# *The road to Emissions Regression:* Identifying Challenges and Opportunities Towards Climate Mitigation


**Members**: 

ESQUILLO, Vince

QUIRAPAS, Andre 

SAGRIT, Rina

VILLALON, Marife

## Introduction

Climate change is one of the most pressing problems in the world. In 2019, CO2 emissions peaked by 36.7 billion tons in a span of 20 years (Ritchie & Roser, 2020). The
world is currently 1.0°C degrees warmer than pre-industrial levels, and is currently on
track to becoming 1.5°C degrees warmer between 2032 and 2050 (IPCC, 2018). It is
therefore imperative that countries around the world reduce their greenhouse gas (GHG)
emissions to mitigate the risks associated with climate change. However, mitigating
humanity’s impact on climate is a very challenging issue because it is inherently tied to
economic, demographic, and technological issues. For instance, there are fears that
decarbonization may slow down the economic growth of nations. This is illustrated by Zhao
et. al. (2016), who argued that carbon emissions from China and the United States were
heavily attributed to the growing demand for manufacturing activities especially in textile
products, electrical machinery, and transport equipment. Thus, to prescribe proper
solutions towards climate change mitigation, policymakers will have to understand the
impact of economic, technological, and demographic issues that may collide with the global
goal of decarbonization.

Hence, this project will attempt to do the following: 

1. Analyze the relationship between CO2 emissions and different factors using
regression models in machine learning
2. Evaluate and compare different regression models in terms of performance metrics to be used
3. Identify which factors contribute in increasing CO2 emissions

It is worth noting that this project is a **Regression Task**. 

## Data and Features

The **dependent
variable** would be the volume of **Kyoto GHG emissions**, and the **independent variables**
would be **GDP Per Capita**, **Population**, **per capita energy consumption from fossil fuels**,
**renewables**, and **nuclear energy**, and **cumulative production** from five selected carbon
intensive sectors.

It is also worth noting that **separate modelling will be done for G7 and Developing 7 countries**. Hence, two modelling efforts will be in this project.

## List of Requirements

The requirements for this project are as follows:

``` 
Python implementation: CPython
Python version       : 3.9.7
IPython version      : 7.28.0

pandas: 1.3.4
numpy : 1.20.3
matplotlib: 3.4.3
seaborn   : 0.11.2
sklearn   : 1.0
scipy     : 1.7.1
linearmodels: 4.24
shap        : 0.40.0 
```


For ease of use, the following text can be saved as a `.yml` file to create a conda environment 

```
name: ghg_project
dependencies: 
    - python=3.9.7
    - ipython=7.28.0 
    - pandas=1.3.4
    - numpy=1.20.3
    - matplotlib=3.4.3 
    - seaborn=0.11.2
    - sklearn=1.0 
    - scipy=1.7.1 
    - linearmodels=4.24
    - shap=0.40.0
```

For the files, this project will be submitted with all the directories such that it will be easier to run everything.

## Notebook File Guide

- `01_data_wrangling.ipynb` contains the data wrangling process of the project. 

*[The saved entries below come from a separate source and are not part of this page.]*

// -----------------------------------------------------------
// top: event and status logic
// -----------------------------------------------------------
module resl_event_status #(
	parameter FIFO_DEPTH = 8
) (
	input wire clk,
	input wire rst,
	input wire spiSck,
	input wire spiSdi,
	input wire spiSel_n,
	output reg sdo_r,
	output reg interrupt_request_n_r,
	output reg mcuClkOut_r,
	output reg oscRun_r,
	output reg txSerial_r,
	output reg txQueueReady_r,
	output reg [5:0] lowSupplyThresh_r,
	input wire tx_register_enable,
	input wire transmitter_on,
	input wire rx_power_on,
	input wire rx_queue_enable,
	input wire wake_timer_enable,
	input wire battery_monitor_enable,
	input wire osc_enable,
	input wire clock_output_disable,
	input wire extPinSelect,
	input wire [3:0] fifo_level_threshold,
	input wire txBitTick,
	input wire rxBitStrobe,
	input wire rxBitTaken,
	input wire wakeIntervalDone,
	input wire softResetCmd,
	input wire supplyReset,
	input wire [5:0] supplyDecivolts,
	input wire outside_event_pin_n,
	input wire antennaStrong,
	input wire signalStrong,
	input wire data_quality_flag,
	input wire clockLocked,
	input wire afcToggle,
	input wire [3:0] freq_offset_field
);
`include "resl_map.vh"
	// -----------------------------------------------------------
	// pin synchronisers
	// -----------------------------------------------------------
	reg [1:0] sckSync_r;
	reg [1:0] sdiSync_r;
	reg [1:0] selSync_r;
	reg [1:0] extSync_r;
	reg sckLast_r;
	reg selLast_r;
	always @(posedge clk) begin
		sckSync_r <= {sckSync_r[0], spiSck};
		sdiSync_r <= {sdiSync_r[0], spiSdi};
		selSync_r <= {selSync_r[0], spiSel_n};
		extSync_r <= {extSync_r[0], outside_event_pin_n};
		sckLast_r <= sckSync_r[1];
		selLast_r <= selSync_r[1];
	end
	wire sckRise = sckSync_r[1] & ~sckLast_r;
	wire sckFall = ~sckSync_r[1] & sckLast_r;
	wire selStart = ~selSync_r[1] & selLast_r;
	wire selEnd = selSync_r[1] & ~selLast_r;
	wire selected = ~selSync_r[1];

	// -----------------------------------------------------------
	// serial command link
	// -----------------------------------------------------------
	reg [15:0] cmdShift_r;
	reg [4:0] bitCnt_r;
	reg [15:0] statusSnap_r;
	reg statusRead_r;
	reg [15:0] clkDivBat_r;
	wire [15:0] statusWord;
	wire frameDone = selEnd & (bitCnt_r == 5'd16);
	wire divCmd = frameDone & (cmdShift_r[15:8] == `RESL_DIV_CMD_HI)
		& ~cmdShift_r[`RESL_DIV_ZERO_BIT];
	wire txWrCmd = frameDone & (cmdShift_r[15:8] == `RESL_TXW_CMD_HI);
	wire readDone = selEnd & statusRead_r;
	always @(posedge clk) begin
		if (rst) begin
			cmdShift_r <= 16'h0000;
			bitCnt_r <= 5'd0;
			statusSnap_r <= 16'h0000;
			statusRead_r <= 1'b0;
			clkDivBat_r <= `RESL_DIV_RESET;
		end else begin
			if (selStart) begin
				bitCnt_r <= 5'd0;
				statusRead_r <= 1'b0;
				statusSnap_r <= statusWord;
			end else if (selected & sckRise) begin
				cmdShift_r <= {cmdShift_r[14:0], sdiSync_r[1]};
				if (bitCnt_r != 5'd16) begin
					bitCnt_r <= bitCnt_r + 5'd1;
				end
				if (bitCnt_r == 5'd0) begin
					statusRead_r <= ~sdiSync_r[1];
				end
			end else if (selected & sckFall) begin
				statusSnap_r <= {statusSnap_r[14:0], 1'b0};
			end
			if (divCmd) begin
				clkDivBat_r <= cmdShift_r;
			end
		end
	end
	wire [2:0] divSel = clkDivBat_r[`RESL_DIV_SEL_HI:`RESL_DIV_SEL_LO];
	wire [3:0] batCode = clkDivBat_r[`RESL_BAT_HI:`RESL_BAT_LO];

	// -----------------------------------------------------------
	// transmit queue and holding registers
	// -----------------------------------------------------------
	wire qInReady;
	wire qOutValid;
	wire [7:0] qOutData;
	reg [7:0] txShift_r;
	reg [7:0] txHold_r;
	reg holdFull_r;
	reg [2:0] txBit_r;
	reg txHoldEmpty_r;
	reg txUnderrun_r;
	wire txActive = tx_register_enable & transmitter_on;
	resl_fifo #(
		.WIDTH(8),
		.DEPTH(FIFO_DEPTH),
		.AW(3)
	) u_txq (
		.clk(clk),
		.rst(rst),
		.inValid(txWrCmd & tx_register_enable),
		.inReady(qInReady),
		.inData(cmdShift_r[7:0]),
		.outValid(qOutValid),
		.outReady(~holdFull_r),
		.outData(qOutData)
	);
	wire byteDone = txActive & txBitTick & (txBit_r == 3'd7);
	always @(posedge clk) begin
		if (rst | ~transmitter_on) begin
			txShift_r <= `RESL_TX_PREAMBLE;
			txHold_r <= `RESL_TX_PREAMBLE;
			holdFull_r <= 1'b1;
			txBit_r <= 3'd0;
		end else begin
			if (txActive & txBitTick) begin
				txBit_r <= txBit_r + 3'd1;
				txShift_r <= {txShift_r[6:0], 1'b0};
			end
			if (byteDone) begin
				txShift_r <= txHold_r;
			end
			if (byteDone & ~(qOutValid & ~holdFull_r)) begin
				holdFull_r <= 1'b0;
			end else if (qOutValid & ~holdFull_r) begin
				txHold_r <= qOutData;
				holdFull_r <= 1'b1;
			end
		end
	end
	always @(posedge clk) begin
		if (rst) begin
			txHoldEmpty_r <= 1'b0;
			txUnderrun_r <= 1'b0;
		end else begin
			txHoldEmpty_r <= txActive & ~holdFull_r;
			if (byteDone & ~holdFull_r & ~qOutValid) begin
				txUnderrun_r <= 1'b1;
			end else if (~tx_register_enable & ~transmitter_on) begin
				txUnderrun_r <= 1'b0;
			end
		end
	end

	// -----------------------------------------------------------
	// receive fifo level tracking
	// -----------------------------------------------------------
	reg [4:0] rxCount_r;
	reg [4:0] rxReadSince_r;
	reg rxFill_r;
	reg rxOverflow_r;
	reg statusOvfBit_r;
	wire rxOn = rx_queue_enable & rx_power_on;
	wire rxFull = (rxCount_r == `RESL_RX_FIFO_BITS);
	wire rxIn = rxOn & rxBitStrobe & ~rxFull;
	wire rxOut = rxOn & rxBitTaken & (rxCount_r != 5'd0);
	always @(posedge clk) begin
		if (rst | ~rxOn) begin
			rxCount_r <= 5'd0;
			rxReadSince_r <= 5'd0;
			rxFill_r <= 1'b0;
			rxOverflow_r <= 1'b0;
		end else begin
			if (rxIn & ~rxOut) begin
				rxCount_r <= rxCount_r + 5'd1;
			end else if (rxOut & ~rxIn) begin
				rxCount_r <= rxCount_r - 5'd1;
			end
			if (~rxFill_r) begin
				rxReadSince_r <= 5'd0;
				if (rxCount_r >= {1'b0, fifo_level_threshold}) begin
					rxFill_r <= 1'b1;
				end
			end else begin
				if (rxOut) begin
					rxReadSince_r <= rxReadSince_r + 5'd1;
				end
				if (rxOverflow_r | ~statusOvfBit_r) begin
					if (rxOverflow_r & rxOut & (rxCount_r == 5'd1)) begin
						rxFill_r <= 1'b0;
					end
				end
				if (~rxOverflow_r & rxOut
					& (rxReadSince_r + 5'd1 >= {1'b0, fifo_level_threshold})) begin
					rxFill_r <= 1'b0;
				end
			end
			if (rxBitStrobe & rxFull) begin
				rxOverflow_r <= 1'b1;
				rxFill_r <= 1'b1;
			end else if (rxOverflow_r & (rxCount_r == 5'd0)) begin
				rxOverflow_r <= 1'b0;
			end
		end
	end
	// overflow status bit clears on read, the fill request stays
	always @(posedge clk) begin
		if (rst | ~rxOn) begin
			statusOvfBit_r <= 1'b0;
		end else if (rxBitStrobe & rxFull) begin
			statusOvfBit_r <= 1'b1;
		end else if (readDone) begin
			statusOvfBit_r <= 1'b0;
		end
	end

	// -----------------------------------------------------------
	// latched and level events
	// -----------------------------------------------------------
	reg porEvent_r;
	reg wakeEvent_r;
	reg lowIrq_r;
	reg lowLevel_r;
	wire lowNow = battery_monitor_enable
		& (supplyDecivolts < `RESL_BAT_BASE_DV + {2'b00, batCode} * `RESL_BAT_STEP_DV);
	wire extEvent = extPinSelect & ~extSync_r[1];
	always @(posedge clk) begin
		if (rst) begin
			porEvent_r <= 1'b1;
			wakeEvent_r <= 1'b0;
			lowIrq_r <= 1'b0;
			lowLevel_r <= 1'b0;
			lowSupplyThresh_r <= `RESL_BAT_BASE_DV;
		end else begin
			lowLevel_r <= lowNow;
			lowSupplyThresh_r <= `RESL_BAT_BASE_DV + {2'b00, batCode};
			if (supplyReset | softResetCmd) begin
				porEvent_r <= 1'b1;
			end else if (readDone) begin
				porEvent_r <= 1'b0;
			end
			if (wake_timer_enable & wakeIntervalDone) begin
				wakeEvent_r <= 1'b1;
			end else if (readDone | ~wake_timer_enable) begin
				wakeEvent_r <= 1'b0;
			end
			if (lowNow & ~lowLevel_r) begin
				lowIrq_r <= 1'b1;
			end else if (readDone | ~battery_monitor_enable) begin
				lowIrq_r <= 1'b0;
			end
		end
	end

	// -----------------------------------------------------------
	// status word and request pin
	// -----------------------------------------------------------
	assign statusWord = {
		txHoldEmpty_r | rxFill_r,
		porEvent_r,
		txUnderrun_r | statusOvfBit_r,
		wakeEvent_r,
		extEvent,
		lowIrq_r | lowLevel_r,
		rxOn & (rxCount_r == 5'd0),
		antennaStrong,
		signalStrong,
		data_quality_flag,
		clockLocked,
		afcToggle,
		freq_offset_field
	};
	wire anyEvent = txHoldEmpty_r | rxFill_r | porEvent_r | txUnderrun_r
		| wakeEvent_r | extEvent | lowIrq_r;
	always @(posedge clk) begin
		if (rst) begin
			interrupt_request_n_r <= 1'b1;
			sdo_r <= 1'b0;
			txSerial_r <= 1'b0;
			txQueueReady_r <= 1'b0;
		end else begin
			interrupt_request_n_r <= ~anyEvent;
			txSerial_r <= txActive & txShift_r[7];
			txQueueReady_r <= qInReady & tx_register_enable;
			if (selected) begin
				sdo_r <= (statusRead_r | (bitCnt_r == 5'd0)) ? statusSnap_r[15] : 1'b0;
			end else begin
				sdo_r <= txActive & ~holdFull_r;
			end
		end
	end

	// -----------------------------------------------------------
	// oscillator control and mcu clock divider
	// -----------------------------------------------------------
	reg [5:0] divCnt_r;
	reg [5:0] divPeriod;
	always @* begin
		case (divSel)
			3'd0: divPeriod = `RESL_MCU_DIV_0;
			3'd1: divPeriod = `RESL_MCU_DIV_1;
			3'd2: divPeriod = `RESL_MCU_DIV_2;
			3'd3: divPeriod = `RESL_MCU_DIV_3;
			3'd4: divPeriod = `RESL_MCU_DIV_4;
			3'd5: divPeriod = `RESL_MCU_DIV_5;
			3'd6: divPeriod = `RESL_MCU_DIV_6;
			3'd7: divPeriod = `RESL_MCU_DIV_7;
			default: divPeriod = `RESL_MCU_DIV_0;
		endcase
	end
	wire oscOnlyEnable = clock_output_disable & ~rx_power_on & ~transmitter_on;
	always @(posedge clk) begin
		if (rst) begin
			oscRun_r <= 1'b1;
			divCnt_r <= 6'd0;
			mcuClkOut_r <= 1'b0;
		end else begin
			if (oscOnlyEnable) begin
				oscRun_r <= osc_enable;
			end else begin
				oscRun_r <= osc_enable | anyEvent;
			end
			if (~oscRun_r | clock_output_disable | (divCnt_r >= divPeriod - 6'd1)) begin
				divCnt_r <= 6'd0;
			end else begin
				divCnt_r <= divCnt_r + 6'd1;
			end
			mcuClkOut_r <= oscRun_r & ~clock_output_disable
				& (divCnt_r < {1'b0, divPeriod[5:1]});
		end
	end
endmodule // resl_event_status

    > This is where countries and features of interest were extracted from the datasets, and the data were all converted to *tidy format*.<br><br>
    
- `02_eda.ipynb` contains the exploratory data analysis of the project.

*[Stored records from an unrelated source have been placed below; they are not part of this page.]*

===== src/include/lcd_pkg.sv =====
// Function
// RL1: Backplane select 00..11 drives backplanes 0, 0-1, 0-2 or all four.
// RL2: Active backplane pin ignores its direction bit; otherwise direction governs.
// RL3: Segment pin drives only when its enable bit is 1, overriding direction.
// RL4: After reset every segment-capable pin is ordinary I/O.
// RL5: One storage bit per pixel, per backplane and segment pair, drives it.
// RL6: Undisplayed pixel bits stay ordinary readable and writable storage.
// RL7: Frame rate is source over prescaler times 32 times backplanes times multiplier.
// RL8: Timing clock selects system clock over 256, crystal or internal oscillator.
// RL9: Sleep with shutdown select set stops at once, all outputs grounded.
// RL10: Clearing enable finishes the frame, clears active flag, optional interrupt.
// RL11: After the end-of-frame disable the pins return to digital port use.
// RL12: Software clears enable, waits for active flag 0, then sleeps.
// RL13: Shutdown clear, system clock source: sleep freezes the last pattern.
// RL14: Shutdown clear, slow clock source: keeps refreshing; data frozen while asleep.
// RL15: Running in sleep with interrupt enable set wakes at the next frame boundary.
// RL16: Software should drive display pins low through port settings afterwards.
// RL17: Active flag is set while enabled and generating frames; read-only.
// RL18: Interrupt only in frame-synchronised waveform, non-static mode.
package lcd_pkg;

    localparam int NUM_BP = 4;
    localparam int NUM_SEG = 32;
    localparam int PIX_BITS = NUM_BP * NUM_SEG;
    localparam int TICK_PER_PHASE = 32;
    localparam int SYS_DIV = 256;
    localparam logic [3:0] FRAME_DIV_RESET = 4'h0;

    typedef enum logic [1:0] {
        SRC_SYS_DIV,
        SRC_CRYSTAL,
        SRC_INTERNAL
    } clk_src_t;

    typedef struct packed {
        logic display_enable_bit;
        logic sleep_shutdown_select;
        logic display_interrupt_enable;
        logic frame_sync_wave;
        logic [1:0] backplane_count_select;
        logic [1:0] clk_sel;
        logic [3:0] frame_divider_field;
    } display_ctrl_t;

endpackage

    > This notebook basically explores the difference between the G7 and 7 Developing countries. It also contains both Quantative-Quantitative and Categorical-Quantitative Analysis.<br><br>

- `03_preprocessing.ipynb` contains data imputation, standard scaling.

    > This notebook contains the rationale for each imputation method, and investigations on the nature of the missing data. <br><br>
    

- `04a_g7_modelling.ipynb` and `04b_dev7_modelling.ipynb` are the modelling and insights notebooks.

    > These notebooks contain the use of an econometric model, machine learning approaches with feature selection, gridsearch, and model interpretation with `SHAP`


## Sources

IPCC. (2018). Summary for policymakers. In Global warming of 1.5°C (pp. 3-26). Geneva,
Switzerland: World Meteorological Organization.

Ritchie, H., & Roser, M. (2020). CO₂ and greenhouse gas emissions. Our world in data.

Zhao, Y., Wang, S., Zhang, Z., Liu, Y., & Ahmad, A. (2016). Driving factors of carbon
emissions embodied in China–US trade: a structural decomposition analysis. Journal
of Cleaner Production, 131, 678-689.